• **Record excerpts**
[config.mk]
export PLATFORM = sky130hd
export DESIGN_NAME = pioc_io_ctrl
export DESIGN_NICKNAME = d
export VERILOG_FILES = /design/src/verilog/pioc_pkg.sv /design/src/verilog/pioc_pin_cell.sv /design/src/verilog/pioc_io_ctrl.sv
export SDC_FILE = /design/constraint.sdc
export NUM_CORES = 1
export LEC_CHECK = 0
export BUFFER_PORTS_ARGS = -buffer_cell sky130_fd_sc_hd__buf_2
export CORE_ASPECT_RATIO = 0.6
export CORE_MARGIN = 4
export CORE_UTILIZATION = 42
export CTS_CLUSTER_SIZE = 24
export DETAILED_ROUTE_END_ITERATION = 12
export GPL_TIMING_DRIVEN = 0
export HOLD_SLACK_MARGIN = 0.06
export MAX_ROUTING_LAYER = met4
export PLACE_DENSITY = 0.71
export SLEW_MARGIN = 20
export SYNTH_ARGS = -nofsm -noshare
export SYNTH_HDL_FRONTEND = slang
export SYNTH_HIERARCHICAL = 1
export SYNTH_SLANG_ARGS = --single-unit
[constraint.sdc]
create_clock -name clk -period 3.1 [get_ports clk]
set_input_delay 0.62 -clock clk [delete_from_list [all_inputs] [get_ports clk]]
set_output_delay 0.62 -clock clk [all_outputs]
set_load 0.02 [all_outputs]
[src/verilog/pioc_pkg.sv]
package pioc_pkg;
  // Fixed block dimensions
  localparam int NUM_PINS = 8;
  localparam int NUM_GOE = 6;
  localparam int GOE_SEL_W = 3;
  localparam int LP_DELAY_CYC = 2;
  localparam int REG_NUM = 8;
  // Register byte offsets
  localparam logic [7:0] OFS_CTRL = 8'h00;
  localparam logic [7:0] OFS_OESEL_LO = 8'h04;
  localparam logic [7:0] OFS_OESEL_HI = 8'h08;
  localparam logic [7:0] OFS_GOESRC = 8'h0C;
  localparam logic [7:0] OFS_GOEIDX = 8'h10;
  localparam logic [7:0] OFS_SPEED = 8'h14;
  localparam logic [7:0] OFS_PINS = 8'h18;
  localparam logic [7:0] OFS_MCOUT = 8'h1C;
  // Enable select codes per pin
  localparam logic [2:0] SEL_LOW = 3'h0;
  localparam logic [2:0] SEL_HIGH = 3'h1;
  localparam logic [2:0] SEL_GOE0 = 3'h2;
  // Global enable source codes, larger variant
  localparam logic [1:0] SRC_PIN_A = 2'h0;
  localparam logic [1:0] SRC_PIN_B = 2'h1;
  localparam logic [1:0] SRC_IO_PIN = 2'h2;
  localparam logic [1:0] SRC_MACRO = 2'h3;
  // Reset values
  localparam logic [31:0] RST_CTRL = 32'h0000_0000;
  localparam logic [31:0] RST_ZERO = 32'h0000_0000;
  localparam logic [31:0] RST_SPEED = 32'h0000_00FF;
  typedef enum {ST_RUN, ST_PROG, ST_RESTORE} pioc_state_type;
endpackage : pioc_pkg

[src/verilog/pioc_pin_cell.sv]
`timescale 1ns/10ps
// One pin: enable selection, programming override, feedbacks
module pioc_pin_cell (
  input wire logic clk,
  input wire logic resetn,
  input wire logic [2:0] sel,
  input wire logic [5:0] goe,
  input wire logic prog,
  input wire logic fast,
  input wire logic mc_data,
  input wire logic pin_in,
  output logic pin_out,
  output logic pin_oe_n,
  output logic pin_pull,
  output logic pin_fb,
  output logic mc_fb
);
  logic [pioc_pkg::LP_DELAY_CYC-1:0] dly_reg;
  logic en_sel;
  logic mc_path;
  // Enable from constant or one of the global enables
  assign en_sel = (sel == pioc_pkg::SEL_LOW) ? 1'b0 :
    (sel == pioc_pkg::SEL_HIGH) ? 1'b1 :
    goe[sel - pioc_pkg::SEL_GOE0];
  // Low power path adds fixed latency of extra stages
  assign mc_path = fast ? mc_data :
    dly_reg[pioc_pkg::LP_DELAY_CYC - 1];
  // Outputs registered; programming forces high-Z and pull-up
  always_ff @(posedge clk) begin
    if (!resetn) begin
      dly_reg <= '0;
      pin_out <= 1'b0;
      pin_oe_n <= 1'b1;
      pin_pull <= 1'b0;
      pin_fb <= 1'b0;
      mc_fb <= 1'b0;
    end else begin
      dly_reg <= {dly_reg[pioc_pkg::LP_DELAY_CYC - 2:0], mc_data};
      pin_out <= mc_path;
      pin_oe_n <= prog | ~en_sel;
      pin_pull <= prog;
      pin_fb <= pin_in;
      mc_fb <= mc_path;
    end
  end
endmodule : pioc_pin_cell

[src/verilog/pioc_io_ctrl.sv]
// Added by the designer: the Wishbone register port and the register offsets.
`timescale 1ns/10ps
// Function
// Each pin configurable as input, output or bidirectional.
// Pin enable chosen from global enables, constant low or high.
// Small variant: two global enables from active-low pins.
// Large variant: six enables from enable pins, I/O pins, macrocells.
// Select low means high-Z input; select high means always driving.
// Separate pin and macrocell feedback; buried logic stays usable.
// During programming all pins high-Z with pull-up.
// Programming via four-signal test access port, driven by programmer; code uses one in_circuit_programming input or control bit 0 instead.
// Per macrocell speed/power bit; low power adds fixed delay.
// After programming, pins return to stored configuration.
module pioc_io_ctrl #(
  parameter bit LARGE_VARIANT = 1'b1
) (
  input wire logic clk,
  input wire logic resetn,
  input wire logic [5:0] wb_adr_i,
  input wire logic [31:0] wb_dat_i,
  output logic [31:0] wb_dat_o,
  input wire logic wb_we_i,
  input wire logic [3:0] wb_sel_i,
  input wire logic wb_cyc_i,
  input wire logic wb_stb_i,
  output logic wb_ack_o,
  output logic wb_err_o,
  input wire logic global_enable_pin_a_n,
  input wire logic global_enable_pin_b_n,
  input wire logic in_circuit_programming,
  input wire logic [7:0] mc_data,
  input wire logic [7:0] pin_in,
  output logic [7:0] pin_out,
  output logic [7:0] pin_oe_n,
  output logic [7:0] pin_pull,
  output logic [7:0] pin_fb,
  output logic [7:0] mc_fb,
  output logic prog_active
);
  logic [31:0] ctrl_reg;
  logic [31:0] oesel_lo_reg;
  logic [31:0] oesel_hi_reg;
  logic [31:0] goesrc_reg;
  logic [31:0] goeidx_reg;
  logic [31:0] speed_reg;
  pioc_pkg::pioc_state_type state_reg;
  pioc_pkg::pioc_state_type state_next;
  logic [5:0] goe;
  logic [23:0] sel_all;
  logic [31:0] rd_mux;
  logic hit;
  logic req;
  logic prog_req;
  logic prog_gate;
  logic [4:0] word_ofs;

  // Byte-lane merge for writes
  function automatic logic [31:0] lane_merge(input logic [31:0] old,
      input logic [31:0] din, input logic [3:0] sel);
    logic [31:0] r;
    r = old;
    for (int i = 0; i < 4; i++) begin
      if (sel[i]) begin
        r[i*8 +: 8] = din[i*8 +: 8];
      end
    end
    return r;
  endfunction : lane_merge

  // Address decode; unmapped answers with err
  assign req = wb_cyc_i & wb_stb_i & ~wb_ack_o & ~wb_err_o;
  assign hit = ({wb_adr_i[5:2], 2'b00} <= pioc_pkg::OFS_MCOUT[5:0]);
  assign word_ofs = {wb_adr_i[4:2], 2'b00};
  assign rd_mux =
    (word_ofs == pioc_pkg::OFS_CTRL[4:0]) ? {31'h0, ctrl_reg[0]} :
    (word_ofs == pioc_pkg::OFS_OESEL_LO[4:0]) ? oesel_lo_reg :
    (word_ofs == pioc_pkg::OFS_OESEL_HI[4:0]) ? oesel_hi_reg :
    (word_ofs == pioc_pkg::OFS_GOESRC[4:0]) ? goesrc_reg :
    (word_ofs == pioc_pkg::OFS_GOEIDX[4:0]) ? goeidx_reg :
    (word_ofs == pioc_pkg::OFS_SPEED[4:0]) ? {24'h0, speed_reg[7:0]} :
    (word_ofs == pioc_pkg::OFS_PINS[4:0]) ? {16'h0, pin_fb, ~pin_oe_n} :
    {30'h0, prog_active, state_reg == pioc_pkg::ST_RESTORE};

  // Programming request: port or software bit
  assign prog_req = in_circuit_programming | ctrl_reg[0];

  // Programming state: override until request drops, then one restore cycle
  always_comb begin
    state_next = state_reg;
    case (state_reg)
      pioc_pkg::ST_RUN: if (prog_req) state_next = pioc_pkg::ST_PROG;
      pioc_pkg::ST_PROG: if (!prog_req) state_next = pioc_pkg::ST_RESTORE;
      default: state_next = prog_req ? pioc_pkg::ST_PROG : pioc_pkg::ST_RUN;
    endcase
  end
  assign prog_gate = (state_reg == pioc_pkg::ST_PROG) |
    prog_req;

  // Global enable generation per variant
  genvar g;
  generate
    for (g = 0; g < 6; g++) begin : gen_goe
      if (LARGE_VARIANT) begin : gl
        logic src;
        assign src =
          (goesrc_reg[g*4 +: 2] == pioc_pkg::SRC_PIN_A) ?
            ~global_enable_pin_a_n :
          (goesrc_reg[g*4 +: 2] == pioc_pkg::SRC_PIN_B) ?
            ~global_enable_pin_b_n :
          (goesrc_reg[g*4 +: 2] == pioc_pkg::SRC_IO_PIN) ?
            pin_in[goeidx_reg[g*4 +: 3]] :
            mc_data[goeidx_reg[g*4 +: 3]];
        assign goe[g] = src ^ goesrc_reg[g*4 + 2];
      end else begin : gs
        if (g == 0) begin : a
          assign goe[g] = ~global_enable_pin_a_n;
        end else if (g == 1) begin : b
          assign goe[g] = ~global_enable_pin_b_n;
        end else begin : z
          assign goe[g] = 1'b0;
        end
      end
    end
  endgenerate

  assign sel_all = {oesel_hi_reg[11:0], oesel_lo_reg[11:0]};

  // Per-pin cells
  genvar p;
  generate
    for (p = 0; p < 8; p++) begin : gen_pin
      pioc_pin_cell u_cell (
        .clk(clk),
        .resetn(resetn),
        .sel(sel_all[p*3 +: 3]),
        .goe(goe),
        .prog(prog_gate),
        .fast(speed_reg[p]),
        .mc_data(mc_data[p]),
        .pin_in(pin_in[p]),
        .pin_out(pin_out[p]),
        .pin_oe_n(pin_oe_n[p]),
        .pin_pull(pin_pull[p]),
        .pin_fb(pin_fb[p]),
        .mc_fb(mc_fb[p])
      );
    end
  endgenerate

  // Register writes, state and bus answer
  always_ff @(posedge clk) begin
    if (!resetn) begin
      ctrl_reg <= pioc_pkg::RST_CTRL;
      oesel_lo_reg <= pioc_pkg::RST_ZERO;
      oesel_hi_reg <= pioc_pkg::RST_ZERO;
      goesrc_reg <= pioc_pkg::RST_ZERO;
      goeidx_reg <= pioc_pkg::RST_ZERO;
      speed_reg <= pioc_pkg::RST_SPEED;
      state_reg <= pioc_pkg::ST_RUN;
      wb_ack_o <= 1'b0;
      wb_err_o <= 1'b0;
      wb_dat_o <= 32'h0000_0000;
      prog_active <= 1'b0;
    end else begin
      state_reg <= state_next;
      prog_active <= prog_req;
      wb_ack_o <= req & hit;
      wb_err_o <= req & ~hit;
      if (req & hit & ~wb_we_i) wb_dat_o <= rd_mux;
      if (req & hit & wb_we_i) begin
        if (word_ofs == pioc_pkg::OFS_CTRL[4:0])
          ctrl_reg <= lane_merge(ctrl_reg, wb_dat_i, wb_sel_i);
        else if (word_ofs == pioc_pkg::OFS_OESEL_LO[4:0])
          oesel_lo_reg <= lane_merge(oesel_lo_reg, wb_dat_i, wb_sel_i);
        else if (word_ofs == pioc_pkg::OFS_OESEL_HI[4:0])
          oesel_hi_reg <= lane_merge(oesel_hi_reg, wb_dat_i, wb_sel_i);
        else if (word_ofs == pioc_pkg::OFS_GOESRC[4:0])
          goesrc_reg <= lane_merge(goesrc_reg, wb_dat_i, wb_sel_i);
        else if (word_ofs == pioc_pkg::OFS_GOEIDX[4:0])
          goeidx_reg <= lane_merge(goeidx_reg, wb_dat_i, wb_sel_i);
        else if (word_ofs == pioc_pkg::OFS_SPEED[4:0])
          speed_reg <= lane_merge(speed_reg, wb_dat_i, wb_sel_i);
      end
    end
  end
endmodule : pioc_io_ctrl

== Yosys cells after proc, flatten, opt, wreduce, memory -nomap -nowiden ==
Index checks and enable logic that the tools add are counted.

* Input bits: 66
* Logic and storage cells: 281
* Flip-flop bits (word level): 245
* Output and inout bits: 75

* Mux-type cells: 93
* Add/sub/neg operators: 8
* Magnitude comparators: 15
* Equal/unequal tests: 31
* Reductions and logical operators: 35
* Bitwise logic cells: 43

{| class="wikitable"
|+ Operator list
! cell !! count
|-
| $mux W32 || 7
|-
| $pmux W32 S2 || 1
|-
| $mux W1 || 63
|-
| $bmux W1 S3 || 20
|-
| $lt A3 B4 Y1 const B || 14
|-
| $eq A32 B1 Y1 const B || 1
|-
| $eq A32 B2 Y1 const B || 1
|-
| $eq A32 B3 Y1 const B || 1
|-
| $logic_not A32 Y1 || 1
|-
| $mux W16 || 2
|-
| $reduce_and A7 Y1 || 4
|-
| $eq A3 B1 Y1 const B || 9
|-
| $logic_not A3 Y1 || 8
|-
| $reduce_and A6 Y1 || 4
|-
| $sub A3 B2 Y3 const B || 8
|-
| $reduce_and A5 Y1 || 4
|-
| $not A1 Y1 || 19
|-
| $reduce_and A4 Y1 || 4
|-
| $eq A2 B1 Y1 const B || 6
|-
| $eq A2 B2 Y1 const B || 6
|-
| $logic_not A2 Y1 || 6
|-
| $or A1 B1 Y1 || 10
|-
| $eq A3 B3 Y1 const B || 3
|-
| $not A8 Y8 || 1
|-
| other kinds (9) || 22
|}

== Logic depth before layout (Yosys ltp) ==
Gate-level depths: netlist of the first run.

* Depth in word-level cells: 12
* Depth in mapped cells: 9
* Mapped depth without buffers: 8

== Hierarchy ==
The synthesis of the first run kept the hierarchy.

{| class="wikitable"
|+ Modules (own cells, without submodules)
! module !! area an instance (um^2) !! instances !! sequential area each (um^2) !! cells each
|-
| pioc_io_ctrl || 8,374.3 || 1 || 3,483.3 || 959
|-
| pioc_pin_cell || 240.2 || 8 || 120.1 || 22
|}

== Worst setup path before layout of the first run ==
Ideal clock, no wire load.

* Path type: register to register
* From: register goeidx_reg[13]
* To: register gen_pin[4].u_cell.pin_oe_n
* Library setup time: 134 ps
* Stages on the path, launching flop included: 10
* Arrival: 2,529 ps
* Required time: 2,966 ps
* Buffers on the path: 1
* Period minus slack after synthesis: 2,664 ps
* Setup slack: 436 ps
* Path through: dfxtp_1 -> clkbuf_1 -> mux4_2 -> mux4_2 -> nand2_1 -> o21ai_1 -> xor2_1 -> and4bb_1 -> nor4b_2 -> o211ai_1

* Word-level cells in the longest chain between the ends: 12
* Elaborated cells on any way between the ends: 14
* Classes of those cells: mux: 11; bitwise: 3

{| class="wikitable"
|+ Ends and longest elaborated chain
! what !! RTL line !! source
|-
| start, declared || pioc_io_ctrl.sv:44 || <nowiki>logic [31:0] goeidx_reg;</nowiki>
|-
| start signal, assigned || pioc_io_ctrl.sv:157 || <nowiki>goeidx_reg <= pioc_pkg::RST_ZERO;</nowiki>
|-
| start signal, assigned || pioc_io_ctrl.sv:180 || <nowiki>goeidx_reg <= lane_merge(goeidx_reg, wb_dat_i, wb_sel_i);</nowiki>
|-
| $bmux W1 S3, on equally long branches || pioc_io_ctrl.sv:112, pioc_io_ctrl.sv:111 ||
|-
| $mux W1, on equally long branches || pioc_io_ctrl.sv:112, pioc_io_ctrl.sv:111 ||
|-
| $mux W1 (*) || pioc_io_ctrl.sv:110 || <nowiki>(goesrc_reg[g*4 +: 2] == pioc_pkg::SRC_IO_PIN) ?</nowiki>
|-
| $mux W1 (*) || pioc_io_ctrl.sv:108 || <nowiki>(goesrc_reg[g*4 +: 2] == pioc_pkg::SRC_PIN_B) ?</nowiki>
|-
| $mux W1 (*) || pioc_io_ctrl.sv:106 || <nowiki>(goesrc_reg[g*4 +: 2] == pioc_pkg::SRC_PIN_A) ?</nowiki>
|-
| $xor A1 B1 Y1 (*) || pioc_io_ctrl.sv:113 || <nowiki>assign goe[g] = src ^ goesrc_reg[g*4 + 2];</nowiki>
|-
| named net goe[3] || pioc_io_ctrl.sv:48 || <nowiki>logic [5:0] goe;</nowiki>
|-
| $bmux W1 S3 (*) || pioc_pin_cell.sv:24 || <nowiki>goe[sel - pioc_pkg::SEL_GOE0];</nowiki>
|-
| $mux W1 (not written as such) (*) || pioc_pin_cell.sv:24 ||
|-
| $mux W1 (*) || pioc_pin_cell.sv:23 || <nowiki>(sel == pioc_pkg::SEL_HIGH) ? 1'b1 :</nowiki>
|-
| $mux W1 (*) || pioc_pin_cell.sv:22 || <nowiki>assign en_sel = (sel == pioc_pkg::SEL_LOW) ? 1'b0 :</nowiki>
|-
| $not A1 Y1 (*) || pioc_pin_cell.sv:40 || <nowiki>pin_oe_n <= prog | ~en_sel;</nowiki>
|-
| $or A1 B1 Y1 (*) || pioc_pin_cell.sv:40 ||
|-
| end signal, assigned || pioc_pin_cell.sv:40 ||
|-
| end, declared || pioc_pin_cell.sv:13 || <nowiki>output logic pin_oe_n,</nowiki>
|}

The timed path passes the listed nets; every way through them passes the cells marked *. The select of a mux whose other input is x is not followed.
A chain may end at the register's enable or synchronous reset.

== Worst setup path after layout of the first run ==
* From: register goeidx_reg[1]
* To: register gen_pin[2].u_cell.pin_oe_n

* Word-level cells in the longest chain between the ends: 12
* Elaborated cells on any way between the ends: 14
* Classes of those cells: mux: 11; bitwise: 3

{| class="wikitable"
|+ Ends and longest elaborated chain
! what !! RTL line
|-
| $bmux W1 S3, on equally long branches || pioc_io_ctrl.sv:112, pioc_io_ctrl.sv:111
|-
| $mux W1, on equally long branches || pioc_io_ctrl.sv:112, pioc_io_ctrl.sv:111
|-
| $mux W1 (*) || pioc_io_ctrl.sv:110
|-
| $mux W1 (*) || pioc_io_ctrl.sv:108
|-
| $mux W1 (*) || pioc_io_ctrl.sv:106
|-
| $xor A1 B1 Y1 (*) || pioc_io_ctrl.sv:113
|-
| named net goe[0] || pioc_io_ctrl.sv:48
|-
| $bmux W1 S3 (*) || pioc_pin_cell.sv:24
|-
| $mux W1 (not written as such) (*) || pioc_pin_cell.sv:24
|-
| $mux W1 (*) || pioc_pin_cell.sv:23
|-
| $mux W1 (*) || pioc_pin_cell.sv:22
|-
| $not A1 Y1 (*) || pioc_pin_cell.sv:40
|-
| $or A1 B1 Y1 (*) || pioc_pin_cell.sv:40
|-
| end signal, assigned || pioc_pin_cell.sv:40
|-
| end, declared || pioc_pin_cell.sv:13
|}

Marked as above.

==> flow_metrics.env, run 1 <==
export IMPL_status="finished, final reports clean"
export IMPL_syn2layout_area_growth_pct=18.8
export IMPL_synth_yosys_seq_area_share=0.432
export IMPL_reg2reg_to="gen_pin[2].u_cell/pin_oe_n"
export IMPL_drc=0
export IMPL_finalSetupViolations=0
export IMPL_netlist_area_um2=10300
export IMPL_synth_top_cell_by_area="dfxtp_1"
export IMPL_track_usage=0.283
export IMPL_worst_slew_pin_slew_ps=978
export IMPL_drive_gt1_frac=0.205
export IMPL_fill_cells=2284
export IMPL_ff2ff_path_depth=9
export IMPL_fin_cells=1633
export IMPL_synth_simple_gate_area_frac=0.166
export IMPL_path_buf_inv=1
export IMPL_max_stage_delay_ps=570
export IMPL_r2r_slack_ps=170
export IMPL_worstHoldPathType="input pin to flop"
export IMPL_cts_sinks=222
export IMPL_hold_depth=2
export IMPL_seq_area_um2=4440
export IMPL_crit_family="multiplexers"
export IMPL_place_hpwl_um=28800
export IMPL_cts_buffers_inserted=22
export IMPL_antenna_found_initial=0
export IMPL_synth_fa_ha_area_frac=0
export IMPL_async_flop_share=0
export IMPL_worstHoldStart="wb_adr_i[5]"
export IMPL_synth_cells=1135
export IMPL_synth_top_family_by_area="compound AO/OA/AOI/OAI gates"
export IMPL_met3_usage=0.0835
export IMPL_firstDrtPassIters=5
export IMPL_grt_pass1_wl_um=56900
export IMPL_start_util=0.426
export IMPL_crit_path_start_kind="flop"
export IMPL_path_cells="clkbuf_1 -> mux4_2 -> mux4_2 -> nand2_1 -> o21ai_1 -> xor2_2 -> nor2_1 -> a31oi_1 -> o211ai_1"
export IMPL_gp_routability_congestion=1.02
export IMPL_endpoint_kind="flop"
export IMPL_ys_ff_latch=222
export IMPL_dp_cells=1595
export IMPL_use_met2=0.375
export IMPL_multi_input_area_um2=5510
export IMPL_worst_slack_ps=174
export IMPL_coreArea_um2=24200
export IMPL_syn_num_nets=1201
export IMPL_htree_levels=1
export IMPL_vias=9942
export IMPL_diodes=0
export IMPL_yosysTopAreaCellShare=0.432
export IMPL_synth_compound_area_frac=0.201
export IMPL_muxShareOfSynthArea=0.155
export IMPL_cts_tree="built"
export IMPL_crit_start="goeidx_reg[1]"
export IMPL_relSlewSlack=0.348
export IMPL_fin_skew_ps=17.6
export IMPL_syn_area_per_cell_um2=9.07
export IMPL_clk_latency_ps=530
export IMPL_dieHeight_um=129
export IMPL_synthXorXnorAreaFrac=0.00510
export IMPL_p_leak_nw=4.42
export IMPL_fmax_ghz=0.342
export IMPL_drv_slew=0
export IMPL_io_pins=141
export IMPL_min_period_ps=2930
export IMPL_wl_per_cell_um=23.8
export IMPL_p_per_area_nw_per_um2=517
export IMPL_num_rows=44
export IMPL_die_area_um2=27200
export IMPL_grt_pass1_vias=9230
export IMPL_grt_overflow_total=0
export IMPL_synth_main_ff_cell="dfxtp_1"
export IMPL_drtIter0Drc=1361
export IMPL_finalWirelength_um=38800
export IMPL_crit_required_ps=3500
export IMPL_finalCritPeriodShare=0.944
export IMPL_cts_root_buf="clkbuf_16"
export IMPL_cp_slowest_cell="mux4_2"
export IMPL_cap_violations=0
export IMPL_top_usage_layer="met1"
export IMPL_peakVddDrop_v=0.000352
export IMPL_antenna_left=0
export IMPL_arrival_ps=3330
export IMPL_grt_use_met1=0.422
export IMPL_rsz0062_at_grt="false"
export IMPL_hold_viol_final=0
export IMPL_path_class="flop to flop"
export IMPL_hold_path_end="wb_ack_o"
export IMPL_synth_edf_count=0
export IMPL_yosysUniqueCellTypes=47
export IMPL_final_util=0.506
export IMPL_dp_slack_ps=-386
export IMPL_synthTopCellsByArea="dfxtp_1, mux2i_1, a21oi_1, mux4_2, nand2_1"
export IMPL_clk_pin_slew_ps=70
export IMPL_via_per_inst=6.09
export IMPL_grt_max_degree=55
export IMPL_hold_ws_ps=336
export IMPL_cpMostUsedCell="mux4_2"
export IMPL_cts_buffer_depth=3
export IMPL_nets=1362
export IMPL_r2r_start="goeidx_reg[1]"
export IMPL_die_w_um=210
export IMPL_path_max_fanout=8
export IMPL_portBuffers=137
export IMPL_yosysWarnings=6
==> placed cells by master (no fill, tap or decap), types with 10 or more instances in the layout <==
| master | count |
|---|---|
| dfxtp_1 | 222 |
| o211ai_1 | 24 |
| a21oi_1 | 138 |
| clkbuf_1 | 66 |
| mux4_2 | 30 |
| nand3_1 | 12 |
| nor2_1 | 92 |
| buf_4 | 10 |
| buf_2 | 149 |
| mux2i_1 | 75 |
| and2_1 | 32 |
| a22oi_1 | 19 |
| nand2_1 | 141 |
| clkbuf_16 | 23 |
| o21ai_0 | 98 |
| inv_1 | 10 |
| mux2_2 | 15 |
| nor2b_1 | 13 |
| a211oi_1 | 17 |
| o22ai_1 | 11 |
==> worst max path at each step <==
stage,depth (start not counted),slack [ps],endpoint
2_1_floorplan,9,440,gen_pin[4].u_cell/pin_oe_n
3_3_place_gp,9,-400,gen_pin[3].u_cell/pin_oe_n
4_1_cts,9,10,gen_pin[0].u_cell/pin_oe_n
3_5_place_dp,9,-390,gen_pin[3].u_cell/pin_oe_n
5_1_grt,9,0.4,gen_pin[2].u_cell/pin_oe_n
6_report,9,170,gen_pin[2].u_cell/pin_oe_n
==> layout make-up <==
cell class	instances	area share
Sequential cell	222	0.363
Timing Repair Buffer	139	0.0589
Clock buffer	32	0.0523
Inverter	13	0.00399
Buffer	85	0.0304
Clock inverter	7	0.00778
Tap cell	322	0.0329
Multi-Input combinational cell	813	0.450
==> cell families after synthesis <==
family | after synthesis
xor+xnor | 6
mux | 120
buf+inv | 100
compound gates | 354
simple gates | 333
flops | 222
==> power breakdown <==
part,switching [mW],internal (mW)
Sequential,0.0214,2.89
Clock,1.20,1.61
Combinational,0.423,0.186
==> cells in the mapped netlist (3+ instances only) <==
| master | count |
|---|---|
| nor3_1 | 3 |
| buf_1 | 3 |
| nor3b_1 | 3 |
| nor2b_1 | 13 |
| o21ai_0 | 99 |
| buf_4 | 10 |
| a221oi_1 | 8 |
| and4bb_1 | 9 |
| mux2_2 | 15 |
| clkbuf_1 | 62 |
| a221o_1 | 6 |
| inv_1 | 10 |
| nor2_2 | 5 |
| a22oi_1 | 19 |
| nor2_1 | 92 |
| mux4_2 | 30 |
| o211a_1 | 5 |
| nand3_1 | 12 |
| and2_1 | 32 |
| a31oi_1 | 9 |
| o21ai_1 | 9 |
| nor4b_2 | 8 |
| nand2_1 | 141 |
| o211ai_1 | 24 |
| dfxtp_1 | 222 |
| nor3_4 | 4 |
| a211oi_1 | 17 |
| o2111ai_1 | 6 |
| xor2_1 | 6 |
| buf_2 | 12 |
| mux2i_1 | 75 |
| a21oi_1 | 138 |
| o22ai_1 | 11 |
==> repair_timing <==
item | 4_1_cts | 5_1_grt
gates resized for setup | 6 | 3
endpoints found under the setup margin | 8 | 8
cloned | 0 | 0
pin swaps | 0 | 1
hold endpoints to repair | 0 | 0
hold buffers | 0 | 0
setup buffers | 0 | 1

• **Task to carry out**
Take the listing above from its first line through the line containing "localparam int REG_NUM = 8;", and transcribe that stretch exactly, with no other lines.

• **Task solution**
[config.mk]
export PLATFORM = sky130hd
export DESIGN_NAME = pioc_io_ctrl
export DESIGN_NICKNAME = d
export VERILOG_FILES = /design/src/verilog/pioc_pkg.sv /design/src/verilog/pioc_pin_cell.sv /design/src/verilog/pioc_io_ctrl.sv
export SDC_FILE = /design/constraint.sdc
export NUM_CORES = 1
export LEC_CHECK = 0
export BUFFER_PORTS_ARGS = -buffer_cell sky130_fd_sc_hd__buf_2
export CORE_ASPECT_RATIO = 0.6
export CORE_MARGIN = 4
export CORE_UTILIZATION = 42
export CTS_CLUSTER_SIZE = 24
export DETAILED_ROUTE_END_ITERATION = 12
export GPL_TIMING_DRIVEN = 0
export HOLD_SLACK_MARGIN = 0.06
export MAX_ROUTING_LAYER = met4
export PLACE_DENSITY = 0.71
export SLEW_MARGIN = 20
export SYNTH_ARGS = -nofsm -noshare
export SYNTH_HDL_FRONTEND = slang
export SYNTH_HIERARCHICAL = 1
export SYNTH_SLANG_ARGS = --single-unit
[constraint.sdc]
create_clock -name clk -period 3.1 [get_ports clk]
set_input_delay 0.62 -clock clk [delete_from_list [all_inputs] [get_ports clk]]
set_output_delay 0.62 -clock clk [all_outputs]
set_load 0.02 [all_outputs]
[src/verilog/pioc_pkg.sv]
package pioc_pkg;
  // Fixed block dimensions
  localparam int NUM_PINS = 8;
  localparam int NUM_GOE = 6;
  localparam int GOE_SEL_W = 3;
  localparam int LP_DELAY_CYC = 2;
  localparam int REG_NUM = 8;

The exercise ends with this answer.